Box 1: Questions to ask the audiologist
  • What kind of tests will you be using and what are they used for?
  • What did the tests show?
  • Will the hearing change over time?
  • Can the hearing loss be treated?
  • Which sounds will be most affected and what can I do to help?
  • How sure are you that the results are right?
  • What do I need to do next and do I need to come back for more tests?

Despite the clear need for routine screening, there is controversy with regard to the treatment of detected hearing losses. There is much anecdotal evidence linking the insertion of grommets and the extremely rapid advances in receptive and expressive language. However, Sally Shott, an eminent ENT specialist in the USA, has recently provided strong empirical support for their use. She conducted a study of 48 children with Down syndrome aged 2 years and under. She found that 83% of this sample required grommets due to chronic middle ear infections, 12.5% had occasional ear infections that were treated with antibiotics and only 4.2% had not had any ear infections. After her intervention, only 2% had a residual mild hearing loss. [6] She advocates meticulous ear cleaning, examination and aggressive treatment starting soon after birth, for all children with Down syndrome. She speculates that this style of continued intervention may have a major impact on the development of speech and language.

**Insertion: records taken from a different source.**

--- src/qmrp_cmd_engine.sv ---
`include "qmrp_defs.svh"

module qmrp_cmd_engine
	import qmrp_pkg::*;
#(
	parameter int RST_NS = `QMRP_TRST_NS,
	parameter int AW = 12,
	parameter logic [7:0] MAKER_ID = 8'h3D // arbitrary value
) (
	input wire logic clock,
	input wire logic resetn,
	input wire logic psel,
	input wire logic penable,
	input wire logic pwrite,
	input wire logic [AW-1:0] paddr,
	input wire logic [31:0] pwdata,
	output logic [31:0] prdata,
	output logic pready,
	output logic pslverr,
	input wire qmrp_pins_s pinIn,
	output qmrp_drive_s pinDrive,
	output logic [23:0] memAddr,
	input wire logic [7:0] memData,
	output logic quadMode
);
	// ==============================================================
	// timing
	localparam int RST_CYC = (RST_NS + `QMRP_CLK_NS - 1) / `QMRP_CLK_NS;
	localparam int BW = $clog2(RST_CYC + 1);
	localparam logic [BW-1:0] RST_LOAD = BW'(RST_CYC);

	// ==============================================================
	// pin sampling
	logic [5:0] pinSync;
	logic csN, sclk;
	logic [3:0] ioIn;
	logic [7:0] romData;

	qmrp_pin_sync #(.W(6), .INIT(`QMRP_PIN_INIT)) u_sync (
		.clock(clock),
		.resetn(resetn),
		.pinIn({pinIn.csN, pinIn.sclk, pinIn.io}),
		.pinOut(pinSync)
	);

	assign csN = pinSync[5];
	assign sclk = pinSync[4];
	assign ioIn = pinSync[3:0];

	// ==============================================================
	// state
	qmrp_state_e state_r, state_nxt;
	logic [23:0] addr_r, addr_nxt;
	logic [7:0] opc_r, opc_nxt, sh_r, sh_nxt, outSh_r, outSh_nxt;
	logic [7:0] rp_r, rp_nxt, modeBits_r, modeBits_nxt;
	logic [2:0] bitCnt_r, bitCnt_nxt, outCnt_r, outCnt_nxt;
	logic [2:0] wrapBits_r, wrapBits_nxt;
	logic [1:0] byteCnt_r, byteCnt_nxt, wrapLen_r, wrapLen_nxt;
	logic [3:0] cnt_r, cnt_nxt;
	logic quad_r, quad_nxt, wel_r, wel_nxt, sus_r, sus_nxt, qe_r, qe_nxt;
	logic arm_r, arm_nxt, sclkD_r, csD_r;
	logic [BW-1:0] busy_r, busy_nxt;
	logic [31:0] prdata_r, prdata_nxt, statWord;

	qmrp_sfdp_rom #(.MAKER_ID(MAKER_ID)) u_rom (
		.addr(addr_r),
		.data(romData)
	);

	// ==============================================================
	// helpers
	function automatic qmrp_state_e decodeOp(input logic [7:0] op, input logic q);
		case (op)
			`QMRP_OP_WREN, `QMRP_OP_WRDI: decodeOp = ST_HOLD;
			`QMRP_OP_RSTEN, `QMRP_OP_RST: decodeOp = ST_HOLD;
			`QMRP_OP_QEN: decodeOp = q ? ST_SKIP : ST_HOLD;
			`QMRP_OP_QDIS: decodeOp = q ? ST_HOLD : ST_SKIP;
			`QMRP_OP_FREAD, `QMRP_OP_SFDP: decodeOp = ST_ADDR;
			`QMRP_OP_WRAPRD, `QMRP_OP_QIOR: decodeOp = q ? ST_ADDR : ST_SKIP;
			`QMRP_OP_SETRP: decodeOp = q ? ST_DIN : ST_SKIP;
			`QMRP_OP_SBW: decodeOp = q ? ST_SKIP : ST_DIN;
			default: decodeOp = ST_SKIP;
		endcase
	endfunction : decodeOp

	// dummy clocks per command; quad reads follow the read parameters
	function automatic logic [3:0] dummyFor(input logic [7:0] op, input logic q,
		input logic [7:0] rp);
		if (op == `QMRP_OP_SFDP || !q) begin
			dummyFor = (op == `QMRP_OP_SFDP) ? `QMRP_DUM_SFDP : `QMRP_DUM_STD;
		end else begin
			case (rp[5:4])
				2'h2: dummyFor = `QMRP_DUM_6;
				2'h3: dummyFor = `QMRP_DUM_8;
				default: dummyFor = `QMRP_DUM_4;
			endcase
		end
	endfunction : dummyFor

	logic sclkRise, sclkFall, csRise, csFall, busy, byteDone, wrapOn;
	logic [2:0] step, bitNew;
	logic [7:0] shNew, outByte;
	logic [23:0] wrapMask, addrInc;

	assign sclkRise = sclk & ~sclkD_r;
	assign sclkFall = ~sclk & sclkD_r;
	assign csRise = csN & ~csD_r;
	assign csFall = ~csN & csD_r;
	assign busy = (busy_r != '0);
	assign step = quad_r ? `QMRP_STEP_QUAD : `QMRP_STEP_STD;
	assign shNew = quad_r ? {sh_r[3:0], ioIn} : {sh_r[6:0], ioIn[0]};
	assign bitNew = bitCnt_r + step;
	assign byteDone = (bitNew == 3'h0);
	assign outByte = (opc_r == `QMRP_OP_SFDP) ? romData : memData;
	// window mask from the one shared wrap length
	assign wrapMask = (`QMRP_WRAP_BASE << wrapLen_r) - 24'h000001;
	assign wrapOn = quad_r && (opc_r == `QMRP_OP_WRAPRD);
	assign addrInc = addr_r + 24'h000001;

	// status word seen over apb
	always_comb begin
		statWord = '0;
		statWord[`QMRP_ST_QUAD] = quad_r;
		statWord[`QMRP_ST_WEL] = wel_r;
		statWord[`QMRP_ST_SUS] = sus_r;
		statWord[`QMRP_ST_BUSY] = busy;
		statWord[`QMRP_ST_ARM] = arm_r;
		statWord[`QMRP_ST_RP +: 8] = rp_r;
		statWord[`QMRP_ST_WRAP +: 3] = wrapBits_r;
		statWord[`QMRP_ST_WLEN +: 2] = wrapLen_r;
		statWord[`QMRP_ST_MODE +: 8] = modeBits_r;
	end

	// ==============================================================
	// next-state logic for apb and serial engine
	always_comb begin
		state_nxt = state_r;
		addr_nxt = addr_r;
		opc_nxt = opc_r;
		sh_nxt = sh_r;
		outSh_nxt = outSh_r;
		rp_nxt = rp_r;
		modeBits_nxt = modeBits_r;
		bitCnt_nxt = bitCnt_r;
		outCnt_nxt = outCnt_r;
		wrapBits_nxt = wrapBits_r;
		byteCnt_nxt = byteCnt_r;
		wrapLen_nxt = wrapLen_r;
		cnt_nxt = cnt_r;
		quad_nxt = quad_r;
		wel_nxt = wel_r;
		sus_nxt = sus_r;
		qe_nxt = qe_r;
		arm_nxt = arm_r;
		busy_nxt = busy ? busy_r - BW'(1) : busy_r;
		prdata_nxt = prdata_r;

		// apb: read data latched in setup, write lands in access
		if (psel && !penable) begin
			case (paddr)
				`QMRP_REG_CTRL: begin
					prdata_nxt = '0;
					prdata_nxt[`QMRP_CTRL_QE] = qe_r;
					prdata_nxt[`QMRP_CTRL_SUS] = sus_r;
				end
				`QMRP_REG_STAT: prdata_nxt = statWord;
				default: prdata_nxt = '0;
			endcase
		end
		if (psel && penable && pwrite && paddr == `QMRP_REG_CTRL) begin
			qe_nxt = pwdata[`QMRP_CTRL_QE];
			sus_nxt = pwdata[`QMRP_CTRL_SUS];
		end

		if (csRise) begin
			// frame end: single-byte commands act only on a clean 8-bit frame
			state_nxt = ST_IDLE;
			arm_nxt = (state_r == ST_HOLD) && (opc_r == `QMRP_OP_RSTEN);
			if (state_r == ST_HOLD) begin
				case (opc_r)
					`QMRP_OP_WREN: wel_nxt = 1'b1;
					`QMRP_OP_WRDI: wel_nxt = 1'b0;
					`QMRP_OP_QEN: quad_nxt = qe_r;
					`QMRP_OP_QDIS: quad_nxt = 1'b0;
					`QMRP_OP_RST: begin
						if (arm_r) begin
							wel_nxt = 1'b0;
							sus_nxt = 1'b0;
							rp_nxt = '0;
							modeBits_nxt = '0;
							wrapBits_nxt = '0;
							wrapLen_nxt = '0;
							quad_nxt = 1'b0;
							busy_nxt = RST_LOAD;
						end
					end
					default: ;
				endcase
			end
		end else if (csFall) begin
			// a frame opened during recovery is dropped whole
			state_nxt = busy ? ST_SKIP : ST_OPC;
			bitCnt_nxt = '0;
			byteCnt_nxt = '0;
			cnt_nxt = '0;
			outCnt_nxt = '0;
			outSh_nxt = '0;
		end else if (sclkRise) begin
			case (state_r)
				ST_OPC: begin
					sh_nxt = shNew;
					bitCnt_nxt = bitNew;
					if (byteDone) begin
						opc_nxt = shNew;
						state_nxt = decodeOp(shNew, quad_r);
					end
				end
				ST_ADDR: begin
					sh_nxt = shNew;
					bitCnt_nxt = bitNew;
					if (byteDone) begin
						addr_nxt = {addr_r[15:0], shNew};
						byteCnt_nxt = byteCnt_r + 2'h1;
						if (byteCnt_r == `QMRP_ADDR_BYTES) begin
							byteCnt_nxt = '0;
							state_nxt = (opc_r == `QMRP_OP_QIOR) ? ST_MODE : ST_DUMMY;
						end
					end
				end
				ST_MODE: begin
					sh_nxt = shNew;
					bitCnt_nxt = bitNew;
					if (byteDone) begin
						modeBits_nxt = shNew;
						state_nxt = ST_DUMMY;
					end
				end
				ST_DUMMY: begin
					cnt_nxt = cnt_r + 4'h1;
					if (cnt_r + 4'h1 == dummyFor(opc_r, quad_r, rp_r)) begin
						state_nxt = ST_DOUT;
					end
				end
				ST_DIN: begin
					sh_nxt = shNew;
					bitCnt_nxt = bitNew;
					if (byteDone) begin
						if (opc_r == `QMRP_OP_SETRP) begin
							rp_nxt = shNew;
							wrapLen_nxt = shNew[1:0];
							state_nxt = ST_SKIP;
						end else begin
							byteCnt_nxt = byteCnt_r + 2'h1;
							if (byteCnt_r == `QMRP_SBW_BYTES) begin
								wrapBits_nxt = shNew[6:4];
								wrapLen_nxt = shNew[6:5];
								state_nxt = ST_SKIP;
							end
						end
					end
				end
				// extra clocks after a single-byte opcode void it
				ST_HOLD: state_nxt = ST_SKIP;
				default: ;
			endcase
		end else if (sclkFall && state_r == ST_DOUT) begin
			// load a byte on each byte boundary, else shift
			outCnt_nxt = outCnt_r + step;
			if (outCnt_r == 3'h0) begin
				outSh_nxt = outByte;
				addr_nxt = wrapOn ? ((addr_r & ~wrapMask) | (addrInc & wrapMask))
					: addrInc;
			end else begin
				outSh_nxt = quad_r ? {outSh_r[3:0], 4'h0} : {outSh_r[6:0], 1'b0};
			end
		end
	end

	// ==============================================================
	// registers
	always_ff @(posedge clock) begin
		if (!resetn) begin
			state_r <= ST_IDLE;
			addr_r <= '0;
			opc_r <= '0;
			sh_r <= '0;
			outSh_r <= '0;
			rp_r <= '0;
			modeBits_r <= '0;
			bitCnt_r <= '0;
			outCnt_r <= '0;
			wrapBits_r <= '0;
			byteCnt_r <= '0;
			wrapLen_r <= '0;
			cnt_r <= '0;
			quad_r <= 1'b0;
			wel_r <= 1'b0;
			sus_r <= 1'b0;
			qe_r <= 1'b0;
			arm_r <= 1'b0;
			busy_r <= '0;
			prdata_r <= '0;
			sclkD_r <= 1'b0;
			csD_r <= 1'b1;
		end else begin
			state_r <= state_nxt;
			addr_r <= addr_nxt;
			opc_r <= opc_nxt;
			sh_r <= sh_nxt;
			outSh_r <= outSh_nxt;
			rp_r <= rp_nxt;
			modeBits_r <= modeBits_nxt;
			bitCnt_r <= bitCnt_nxt;
			outCnt_r <= outCnt_nxt;
			wrapBits_r <= wrapBits_nxt;
			byteCnt_r <= byteCnt_nxt;
			wrapLen_r <= wrapLen_nxt;
			cnt_r <= cnt_nxt;
			quad_r <= quad_nxt;
			wel_r <= wel_nxt;
			sus_r <= sus_nxt;
			qe_r <= qe_nxt;
			arm_r <= arm_nxt;
			busy_r <= busy_nxt;
			prdata_r <= prdata_nxt;
			sclkD_r <= sclk;
			csD_r <= csN;
		end
	end

	// ==============================================================
	// outputs; standard mode answers on io[1] only
	assign pinDrive.ioOut = quad_r ? outSh_r[7:4] : {2'b00, outSh_r[7], 1'b0};
	assign pinDrive.ioOeN = (state_r != ST_DOUT) ? `QMRP_OEN_OFF
		: (quad_r ? `QMRP_OEN_ALL : `QMRP_OEN_SO);
	assign memAddr = addr_r;
	assign quadMode = quad_r;
	assign prdata = prdata_r;
	assign pready = 1'b1;
	assign pslverr = psel && penable && paddr != `QMRP_REG_CTRL && paddr != `QMRP_REG_STAT;
endmodule : qmrp_cmd_engine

Some ENT surgeons are less enthusiastic about the use of grommets in children with Down syndrome because they feel that they are extruded more quickly and that continual replacement may scar the eardrum. They may recommend hearing aids instead of medical/surgical intervention. However, the authors feel that the many benefits of grommets, including effects of improved hearing upon language development, socialisation, general intellectual development and self-confidence, far outweigh the possible difficulties.

In conclusion, one can see that children with Down syndrome are at particular risk of some degree of hearing impairment due to a number of physiological differences. There are a range of middle ear problems that can be treated successfully if the children are taken for routine cleaning and examination from birth. It appears that this may be vital for children with Down syndrome in order that they develop to their full potential. The article has also answered some of the specific questions about what to ask the audiologist and how to interpret the audiogram. Hopefully, this will lead to empowered parents and guardians who will feel confident that they can use the information they have been given about the child's hearing loss in order to capitalise on their child's strengths and sensitively address areas of weakness.

References

  1. Shott, S.R. (2000). Down syndrome: Common paediatric ear, nose and throat problems. Down Syndrome Quarterly, 5(2), 1-6.
  2. Balkany, T.J., Mischke, R.E., Downs, M.P. & Jafek, B.W. (1979). Ossicular abnormalities in Down's syndrome. Otolaryngology: Head and Neck Surgery, 87, 372-384.
  3. Davies, B. (1996). Auditory disorders. In B. Stratford & P. Gunn (Eds.) New Approaches to Down Syndrome. London: Cassell. (pp. 100-121).
  4. Dennis, J. (2001). Nasal congestion in children with Down syndrome: Action Sheet [online] Available: https://www.dsmig.org.uk/library/articles/nasal-congestion.html #160; [Accessed: 2003, September 8].
  5. Marcell, M.M. (1995). Relationships with between hearing and auditory cognition in Down's syndrome youth. Down Syndrome Research and Practice, 3 (3), 75-79. [Read Online] [Accessed: 2003, September 8].
  6. Shott, S.R. (2001). Hearing loss in children with Down syndrome. International Journal of Pediatric Otorhinolaryngology, 6, 199-205.
  7. Balkany, T.J., Downs, M.P., Jafek, B.W. & Krajicek, M.J. (1979). Hearing loss in Down's syndrome. Clinical Pediatrics, 18, 116-118.